▶ About this exercise
Among the lines below, return each one that contains the word "margin".

▶ Data records
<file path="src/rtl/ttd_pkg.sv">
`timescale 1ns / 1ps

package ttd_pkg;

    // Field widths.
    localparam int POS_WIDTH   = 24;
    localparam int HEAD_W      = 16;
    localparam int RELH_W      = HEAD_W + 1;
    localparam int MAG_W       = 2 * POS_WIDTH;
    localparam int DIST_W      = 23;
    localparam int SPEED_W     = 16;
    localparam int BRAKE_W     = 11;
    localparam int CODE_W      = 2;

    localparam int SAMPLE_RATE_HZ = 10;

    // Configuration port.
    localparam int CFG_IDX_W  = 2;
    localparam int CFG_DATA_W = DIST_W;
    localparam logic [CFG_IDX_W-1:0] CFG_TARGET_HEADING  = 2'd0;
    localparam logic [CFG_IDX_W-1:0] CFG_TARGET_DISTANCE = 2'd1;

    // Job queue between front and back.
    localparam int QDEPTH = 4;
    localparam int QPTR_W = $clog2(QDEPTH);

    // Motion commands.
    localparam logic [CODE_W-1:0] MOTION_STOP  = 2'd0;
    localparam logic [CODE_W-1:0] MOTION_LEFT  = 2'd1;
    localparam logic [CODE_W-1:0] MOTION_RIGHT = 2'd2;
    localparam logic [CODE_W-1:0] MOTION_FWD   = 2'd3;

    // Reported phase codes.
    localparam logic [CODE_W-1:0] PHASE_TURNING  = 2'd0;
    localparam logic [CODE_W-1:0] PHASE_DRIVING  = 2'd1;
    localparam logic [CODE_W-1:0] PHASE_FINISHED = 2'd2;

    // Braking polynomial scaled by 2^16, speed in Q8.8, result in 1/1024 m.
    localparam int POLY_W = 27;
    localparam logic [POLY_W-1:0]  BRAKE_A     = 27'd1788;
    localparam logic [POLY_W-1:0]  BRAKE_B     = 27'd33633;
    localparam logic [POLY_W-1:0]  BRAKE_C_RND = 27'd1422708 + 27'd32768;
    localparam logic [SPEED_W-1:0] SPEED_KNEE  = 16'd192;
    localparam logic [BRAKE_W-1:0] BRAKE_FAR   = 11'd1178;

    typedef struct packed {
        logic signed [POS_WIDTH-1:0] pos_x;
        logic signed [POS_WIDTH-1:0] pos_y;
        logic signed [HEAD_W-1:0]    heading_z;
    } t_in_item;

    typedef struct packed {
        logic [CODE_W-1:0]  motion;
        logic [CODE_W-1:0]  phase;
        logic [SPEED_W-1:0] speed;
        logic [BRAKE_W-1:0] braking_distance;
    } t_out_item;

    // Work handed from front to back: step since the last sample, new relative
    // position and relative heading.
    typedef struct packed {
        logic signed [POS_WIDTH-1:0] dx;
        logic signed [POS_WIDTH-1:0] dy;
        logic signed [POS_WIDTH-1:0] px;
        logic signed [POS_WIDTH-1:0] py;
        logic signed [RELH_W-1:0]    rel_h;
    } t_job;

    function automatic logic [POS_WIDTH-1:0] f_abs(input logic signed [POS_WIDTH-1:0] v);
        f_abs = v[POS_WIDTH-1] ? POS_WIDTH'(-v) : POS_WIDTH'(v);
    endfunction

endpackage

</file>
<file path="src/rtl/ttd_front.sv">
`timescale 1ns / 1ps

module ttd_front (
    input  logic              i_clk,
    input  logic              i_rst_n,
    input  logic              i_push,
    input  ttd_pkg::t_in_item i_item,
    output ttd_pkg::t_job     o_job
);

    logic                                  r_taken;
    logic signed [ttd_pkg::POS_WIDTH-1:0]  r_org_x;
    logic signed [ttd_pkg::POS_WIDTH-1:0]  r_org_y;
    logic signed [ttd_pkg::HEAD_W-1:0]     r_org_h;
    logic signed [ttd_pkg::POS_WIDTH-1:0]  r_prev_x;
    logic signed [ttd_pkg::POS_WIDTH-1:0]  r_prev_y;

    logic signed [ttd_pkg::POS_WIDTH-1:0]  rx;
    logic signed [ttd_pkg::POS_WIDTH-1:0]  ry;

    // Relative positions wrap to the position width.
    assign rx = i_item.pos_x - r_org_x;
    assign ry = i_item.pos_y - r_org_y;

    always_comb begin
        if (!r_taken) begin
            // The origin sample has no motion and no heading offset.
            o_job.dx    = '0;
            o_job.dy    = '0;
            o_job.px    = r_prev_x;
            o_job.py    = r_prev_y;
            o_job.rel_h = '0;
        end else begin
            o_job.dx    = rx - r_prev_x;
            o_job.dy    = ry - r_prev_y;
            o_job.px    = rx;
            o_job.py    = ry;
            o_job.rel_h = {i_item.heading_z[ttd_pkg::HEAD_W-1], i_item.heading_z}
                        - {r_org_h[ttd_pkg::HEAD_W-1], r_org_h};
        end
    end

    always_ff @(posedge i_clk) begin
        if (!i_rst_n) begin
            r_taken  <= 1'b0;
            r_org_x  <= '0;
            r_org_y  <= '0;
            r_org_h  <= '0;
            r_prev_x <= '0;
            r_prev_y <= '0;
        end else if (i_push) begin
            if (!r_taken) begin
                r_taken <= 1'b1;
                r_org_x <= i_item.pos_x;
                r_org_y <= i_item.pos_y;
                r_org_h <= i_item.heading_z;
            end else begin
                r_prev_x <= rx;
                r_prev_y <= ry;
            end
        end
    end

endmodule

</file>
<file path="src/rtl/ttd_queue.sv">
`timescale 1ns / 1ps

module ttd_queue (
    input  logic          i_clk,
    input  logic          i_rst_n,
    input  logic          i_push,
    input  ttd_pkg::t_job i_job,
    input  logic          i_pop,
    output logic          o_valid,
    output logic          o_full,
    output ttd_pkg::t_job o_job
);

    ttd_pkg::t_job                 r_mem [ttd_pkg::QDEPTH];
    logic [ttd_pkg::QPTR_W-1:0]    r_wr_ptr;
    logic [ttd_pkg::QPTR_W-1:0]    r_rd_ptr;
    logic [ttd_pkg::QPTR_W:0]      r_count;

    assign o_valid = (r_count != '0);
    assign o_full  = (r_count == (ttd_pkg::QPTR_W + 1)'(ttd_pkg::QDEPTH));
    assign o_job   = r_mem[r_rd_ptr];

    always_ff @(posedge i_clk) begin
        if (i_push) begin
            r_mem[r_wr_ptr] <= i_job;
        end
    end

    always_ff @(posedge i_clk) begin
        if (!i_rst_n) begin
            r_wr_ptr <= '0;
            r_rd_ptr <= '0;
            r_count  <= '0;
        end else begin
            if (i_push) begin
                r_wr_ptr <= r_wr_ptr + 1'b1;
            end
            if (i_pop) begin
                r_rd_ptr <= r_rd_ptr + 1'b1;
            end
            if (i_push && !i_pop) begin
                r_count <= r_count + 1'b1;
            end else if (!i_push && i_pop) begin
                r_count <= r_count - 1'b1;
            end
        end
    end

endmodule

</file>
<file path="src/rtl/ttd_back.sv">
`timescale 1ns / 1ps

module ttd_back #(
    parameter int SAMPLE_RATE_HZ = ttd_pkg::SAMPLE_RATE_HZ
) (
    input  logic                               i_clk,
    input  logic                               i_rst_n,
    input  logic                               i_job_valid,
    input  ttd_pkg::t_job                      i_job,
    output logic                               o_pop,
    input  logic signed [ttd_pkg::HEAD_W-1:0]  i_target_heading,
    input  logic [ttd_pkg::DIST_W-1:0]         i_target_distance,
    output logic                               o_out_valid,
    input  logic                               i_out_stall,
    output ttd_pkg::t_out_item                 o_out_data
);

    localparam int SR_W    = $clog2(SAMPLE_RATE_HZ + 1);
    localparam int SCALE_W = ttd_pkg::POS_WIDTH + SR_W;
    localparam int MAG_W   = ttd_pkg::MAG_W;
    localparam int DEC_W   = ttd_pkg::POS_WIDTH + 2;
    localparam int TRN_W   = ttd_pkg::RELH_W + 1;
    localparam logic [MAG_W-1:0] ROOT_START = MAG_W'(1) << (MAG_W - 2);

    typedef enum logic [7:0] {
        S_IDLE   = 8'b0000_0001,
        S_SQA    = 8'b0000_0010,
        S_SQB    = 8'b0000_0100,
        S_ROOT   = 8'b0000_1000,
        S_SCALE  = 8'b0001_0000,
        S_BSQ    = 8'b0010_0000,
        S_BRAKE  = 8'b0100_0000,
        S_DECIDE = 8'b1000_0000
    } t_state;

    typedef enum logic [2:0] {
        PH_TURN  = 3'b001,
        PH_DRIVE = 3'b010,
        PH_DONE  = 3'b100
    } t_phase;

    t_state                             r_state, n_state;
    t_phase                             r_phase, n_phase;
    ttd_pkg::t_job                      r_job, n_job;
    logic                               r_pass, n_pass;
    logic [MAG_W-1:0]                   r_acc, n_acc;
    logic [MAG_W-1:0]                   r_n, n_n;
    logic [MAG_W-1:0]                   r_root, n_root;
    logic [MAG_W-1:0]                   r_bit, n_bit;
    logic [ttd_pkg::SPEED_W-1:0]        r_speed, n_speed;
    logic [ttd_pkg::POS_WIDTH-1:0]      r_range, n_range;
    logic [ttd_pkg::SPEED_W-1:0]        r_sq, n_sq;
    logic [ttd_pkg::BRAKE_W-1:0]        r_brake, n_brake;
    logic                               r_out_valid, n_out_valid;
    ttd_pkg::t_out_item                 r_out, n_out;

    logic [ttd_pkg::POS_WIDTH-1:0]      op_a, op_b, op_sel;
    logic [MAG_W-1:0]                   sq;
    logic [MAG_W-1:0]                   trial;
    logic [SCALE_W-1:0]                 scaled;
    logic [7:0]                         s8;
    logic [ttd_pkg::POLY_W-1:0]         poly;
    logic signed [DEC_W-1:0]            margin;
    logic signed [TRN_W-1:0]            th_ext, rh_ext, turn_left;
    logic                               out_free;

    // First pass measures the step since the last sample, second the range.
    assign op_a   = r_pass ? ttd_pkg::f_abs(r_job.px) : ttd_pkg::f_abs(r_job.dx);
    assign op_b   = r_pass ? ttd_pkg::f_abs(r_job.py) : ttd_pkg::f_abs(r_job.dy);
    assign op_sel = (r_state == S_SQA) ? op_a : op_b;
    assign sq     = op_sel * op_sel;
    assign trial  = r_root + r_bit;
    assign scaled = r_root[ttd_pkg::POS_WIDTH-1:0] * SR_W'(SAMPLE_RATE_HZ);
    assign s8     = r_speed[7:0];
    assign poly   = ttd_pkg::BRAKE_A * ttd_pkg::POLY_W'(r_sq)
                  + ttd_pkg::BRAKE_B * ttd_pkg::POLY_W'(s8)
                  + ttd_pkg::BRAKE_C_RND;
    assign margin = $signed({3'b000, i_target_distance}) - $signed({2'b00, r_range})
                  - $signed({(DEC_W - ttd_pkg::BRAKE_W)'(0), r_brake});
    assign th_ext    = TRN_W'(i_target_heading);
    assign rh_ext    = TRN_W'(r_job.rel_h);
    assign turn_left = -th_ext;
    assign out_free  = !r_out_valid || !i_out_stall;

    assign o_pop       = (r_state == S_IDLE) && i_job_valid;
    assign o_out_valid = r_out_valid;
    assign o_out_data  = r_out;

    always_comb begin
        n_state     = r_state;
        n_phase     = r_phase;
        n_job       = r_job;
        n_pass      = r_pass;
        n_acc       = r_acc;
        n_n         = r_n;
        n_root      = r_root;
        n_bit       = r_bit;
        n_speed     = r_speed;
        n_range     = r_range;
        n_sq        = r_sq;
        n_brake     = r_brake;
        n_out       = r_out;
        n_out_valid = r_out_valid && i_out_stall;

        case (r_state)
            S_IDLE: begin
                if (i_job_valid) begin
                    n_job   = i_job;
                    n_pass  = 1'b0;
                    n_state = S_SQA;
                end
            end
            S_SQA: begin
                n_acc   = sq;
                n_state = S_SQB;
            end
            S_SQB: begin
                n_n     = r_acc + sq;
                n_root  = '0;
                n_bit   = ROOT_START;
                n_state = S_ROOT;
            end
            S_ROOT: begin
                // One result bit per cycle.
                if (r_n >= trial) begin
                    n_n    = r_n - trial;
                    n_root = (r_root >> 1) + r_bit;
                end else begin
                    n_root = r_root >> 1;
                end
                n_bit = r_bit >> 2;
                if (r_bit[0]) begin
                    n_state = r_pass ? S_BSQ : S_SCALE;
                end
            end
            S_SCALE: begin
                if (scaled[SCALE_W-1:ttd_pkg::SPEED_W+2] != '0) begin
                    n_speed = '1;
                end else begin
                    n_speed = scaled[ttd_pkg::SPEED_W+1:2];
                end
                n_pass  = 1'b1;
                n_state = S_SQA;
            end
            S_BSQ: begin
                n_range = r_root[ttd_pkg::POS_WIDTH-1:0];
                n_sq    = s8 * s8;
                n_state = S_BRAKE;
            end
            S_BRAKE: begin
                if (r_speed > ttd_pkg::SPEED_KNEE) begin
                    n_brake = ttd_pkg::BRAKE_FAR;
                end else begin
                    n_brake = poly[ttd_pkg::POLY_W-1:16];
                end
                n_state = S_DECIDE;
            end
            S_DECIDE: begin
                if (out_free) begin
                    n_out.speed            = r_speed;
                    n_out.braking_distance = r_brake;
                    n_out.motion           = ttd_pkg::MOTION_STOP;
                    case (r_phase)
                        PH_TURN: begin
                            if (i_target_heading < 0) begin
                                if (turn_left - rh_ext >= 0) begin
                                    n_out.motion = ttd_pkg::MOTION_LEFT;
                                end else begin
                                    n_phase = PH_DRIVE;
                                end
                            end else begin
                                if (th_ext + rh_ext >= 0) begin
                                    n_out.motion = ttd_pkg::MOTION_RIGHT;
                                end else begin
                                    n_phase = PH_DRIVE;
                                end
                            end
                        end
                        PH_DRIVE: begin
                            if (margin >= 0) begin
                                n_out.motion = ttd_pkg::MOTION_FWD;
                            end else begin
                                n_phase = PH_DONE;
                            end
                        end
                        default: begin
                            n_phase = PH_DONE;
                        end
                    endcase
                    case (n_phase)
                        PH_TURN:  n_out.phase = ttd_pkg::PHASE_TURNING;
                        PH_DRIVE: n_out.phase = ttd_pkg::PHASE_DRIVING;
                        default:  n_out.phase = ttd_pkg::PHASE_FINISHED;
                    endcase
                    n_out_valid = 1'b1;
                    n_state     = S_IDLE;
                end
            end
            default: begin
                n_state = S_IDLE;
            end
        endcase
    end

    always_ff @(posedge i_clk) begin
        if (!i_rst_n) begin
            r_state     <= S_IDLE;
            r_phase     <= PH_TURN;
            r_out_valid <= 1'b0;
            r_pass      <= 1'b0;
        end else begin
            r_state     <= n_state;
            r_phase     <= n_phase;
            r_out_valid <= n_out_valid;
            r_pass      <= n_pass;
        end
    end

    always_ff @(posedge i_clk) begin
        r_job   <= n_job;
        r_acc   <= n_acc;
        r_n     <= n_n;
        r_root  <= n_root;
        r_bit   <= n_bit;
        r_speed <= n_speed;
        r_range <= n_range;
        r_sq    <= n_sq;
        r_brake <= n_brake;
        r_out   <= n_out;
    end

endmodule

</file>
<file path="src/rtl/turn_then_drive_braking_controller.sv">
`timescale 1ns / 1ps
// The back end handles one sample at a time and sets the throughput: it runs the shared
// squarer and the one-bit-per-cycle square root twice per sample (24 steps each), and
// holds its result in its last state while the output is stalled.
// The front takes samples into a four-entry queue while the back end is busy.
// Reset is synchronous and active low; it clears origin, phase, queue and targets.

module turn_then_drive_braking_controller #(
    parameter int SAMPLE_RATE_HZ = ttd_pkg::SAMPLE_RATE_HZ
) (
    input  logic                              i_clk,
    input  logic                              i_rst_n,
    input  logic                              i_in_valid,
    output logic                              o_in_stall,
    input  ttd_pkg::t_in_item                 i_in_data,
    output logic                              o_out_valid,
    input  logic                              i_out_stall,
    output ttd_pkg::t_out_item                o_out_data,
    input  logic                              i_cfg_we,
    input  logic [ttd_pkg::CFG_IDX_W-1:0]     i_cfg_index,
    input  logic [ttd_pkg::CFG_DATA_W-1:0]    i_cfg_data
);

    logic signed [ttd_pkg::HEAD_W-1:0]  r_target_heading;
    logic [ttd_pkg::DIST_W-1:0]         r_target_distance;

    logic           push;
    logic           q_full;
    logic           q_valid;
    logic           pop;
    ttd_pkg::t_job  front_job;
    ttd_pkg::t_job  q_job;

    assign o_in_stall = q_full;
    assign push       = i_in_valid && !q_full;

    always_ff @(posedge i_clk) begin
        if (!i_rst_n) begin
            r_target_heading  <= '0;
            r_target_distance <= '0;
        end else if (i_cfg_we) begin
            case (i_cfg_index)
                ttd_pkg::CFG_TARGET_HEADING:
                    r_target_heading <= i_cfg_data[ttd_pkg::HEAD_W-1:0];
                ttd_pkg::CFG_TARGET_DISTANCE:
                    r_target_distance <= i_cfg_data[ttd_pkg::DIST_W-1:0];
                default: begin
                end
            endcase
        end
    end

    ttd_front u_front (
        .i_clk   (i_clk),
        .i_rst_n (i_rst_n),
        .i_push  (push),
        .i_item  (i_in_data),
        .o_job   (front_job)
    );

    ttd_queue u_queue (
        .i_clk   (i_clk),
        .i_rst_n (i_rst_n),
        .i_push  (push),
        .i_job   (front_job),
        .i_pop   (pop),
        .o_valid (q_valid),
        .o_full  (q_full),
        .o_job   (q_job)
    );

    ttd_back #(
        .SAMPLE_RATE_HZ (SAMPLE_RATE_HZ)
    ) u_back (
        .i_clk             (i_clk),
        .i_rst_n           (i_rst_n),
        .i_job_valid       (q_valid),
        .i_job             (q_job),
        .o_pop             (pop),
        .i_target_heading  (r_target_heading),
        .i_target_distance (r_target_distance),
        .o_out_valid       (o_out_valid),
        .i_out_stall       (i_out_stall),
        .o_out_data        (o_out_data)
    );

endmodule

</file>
==
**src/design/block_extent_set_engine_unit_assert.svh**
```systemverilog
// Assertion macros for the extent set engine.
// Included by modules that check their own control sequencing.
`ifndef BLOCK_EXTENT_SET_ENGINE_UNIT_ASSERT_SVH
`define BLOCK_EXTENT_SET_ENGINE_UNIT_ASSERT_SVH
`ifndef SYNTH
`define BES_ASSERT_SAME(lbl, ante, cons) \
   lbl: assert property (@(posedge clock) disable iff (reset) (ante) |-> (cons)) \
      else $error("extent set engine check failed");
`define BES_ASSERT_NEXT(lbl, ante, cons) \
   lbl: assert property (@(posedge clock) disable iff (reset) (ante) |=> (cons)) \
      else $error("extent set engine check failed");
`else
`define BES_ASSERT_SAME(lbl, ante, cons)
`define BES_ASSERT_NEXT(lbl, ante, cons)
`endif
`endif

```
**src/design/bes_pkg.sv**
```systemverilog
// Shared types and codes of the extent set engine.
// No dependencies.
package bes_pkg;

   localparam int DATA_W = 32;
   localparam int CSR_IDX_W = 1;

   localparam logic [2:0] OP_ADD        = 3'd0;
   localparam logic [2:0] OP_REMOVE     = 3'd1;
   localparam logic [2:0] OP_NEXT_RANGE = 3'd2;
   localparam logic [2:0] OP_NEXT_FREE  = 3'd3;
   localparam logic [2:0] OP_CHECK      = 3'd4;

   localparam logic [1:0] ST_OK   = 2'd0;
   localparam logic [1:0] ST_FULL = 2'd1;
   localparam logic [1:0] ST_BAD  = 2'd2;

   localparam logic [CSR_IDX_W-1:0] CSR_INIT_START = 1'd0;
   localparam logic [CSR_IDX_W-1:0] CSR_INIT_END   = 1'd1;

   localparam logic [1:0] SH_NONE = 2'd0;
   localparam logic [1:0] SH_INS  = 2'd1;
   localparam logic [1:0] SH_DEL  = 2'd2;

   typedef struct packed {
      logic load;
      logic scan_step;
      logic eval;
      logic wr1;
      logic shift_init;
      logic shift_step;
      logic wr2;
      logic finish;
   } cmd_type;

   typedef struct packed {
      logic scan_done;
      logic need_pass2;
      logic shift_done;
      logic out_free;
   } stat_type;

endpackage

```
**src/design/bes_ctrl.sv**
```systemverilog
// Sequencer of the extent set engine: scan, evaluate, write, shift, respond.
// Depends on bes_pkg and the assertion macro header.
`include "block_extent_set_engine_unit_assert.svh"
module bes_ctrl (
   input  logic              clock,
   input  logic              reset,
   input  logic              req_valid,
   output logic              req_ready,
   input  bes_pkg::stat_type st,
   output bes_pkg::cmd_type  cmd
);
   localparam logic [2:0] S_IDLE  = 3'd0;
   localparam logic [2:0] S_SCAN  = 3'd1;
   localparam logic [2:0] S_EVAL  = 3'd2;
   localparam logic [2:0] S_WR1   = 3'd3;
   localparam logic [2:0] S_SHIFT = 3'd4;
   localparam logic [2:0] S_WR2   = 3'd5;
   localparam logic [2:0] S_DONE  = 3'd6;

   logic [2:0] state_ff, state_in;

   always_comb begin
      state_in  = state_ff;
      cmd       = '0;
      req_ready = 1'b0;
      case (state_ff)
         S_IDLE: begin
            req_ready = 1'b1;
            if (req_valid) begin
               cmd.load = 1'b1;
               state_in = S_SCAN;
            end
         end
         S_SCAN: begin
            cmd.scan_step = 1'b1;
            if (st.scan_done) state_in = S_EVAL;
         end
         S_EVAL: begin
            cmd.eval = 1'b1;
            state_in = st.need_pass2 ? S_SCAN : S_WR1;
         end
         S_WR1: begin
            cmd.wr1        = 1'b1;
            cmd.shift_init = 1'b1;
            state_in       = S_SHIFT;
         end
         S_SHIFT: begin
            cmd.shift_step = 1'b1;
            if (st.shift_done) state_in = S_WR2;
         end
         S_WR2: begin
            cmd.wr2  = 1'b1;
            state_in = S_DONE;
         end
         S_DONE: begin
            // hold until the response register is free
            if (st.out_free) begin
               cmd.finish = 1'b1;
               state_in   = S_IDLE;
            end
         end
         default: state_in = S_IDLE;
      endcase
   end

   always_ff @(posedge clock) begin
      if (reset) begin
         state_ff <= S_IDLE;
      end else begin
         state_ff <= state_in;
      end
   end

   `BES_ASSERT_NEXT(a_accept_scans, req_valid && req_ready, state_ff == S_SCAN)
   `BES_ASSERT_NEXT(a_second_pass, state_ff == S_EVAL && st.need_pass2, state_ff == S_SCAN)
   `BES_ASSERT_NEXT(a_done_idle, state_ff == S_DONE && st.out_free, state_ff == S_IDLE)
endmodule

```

▶ Solution to the problem
    logic signed [DEC_W-1:0]            margin;
    assign margin = $signed({3'b000, i_target_distance}) - $signed({2'b00, r_range})
                            if (margin >= 0) begin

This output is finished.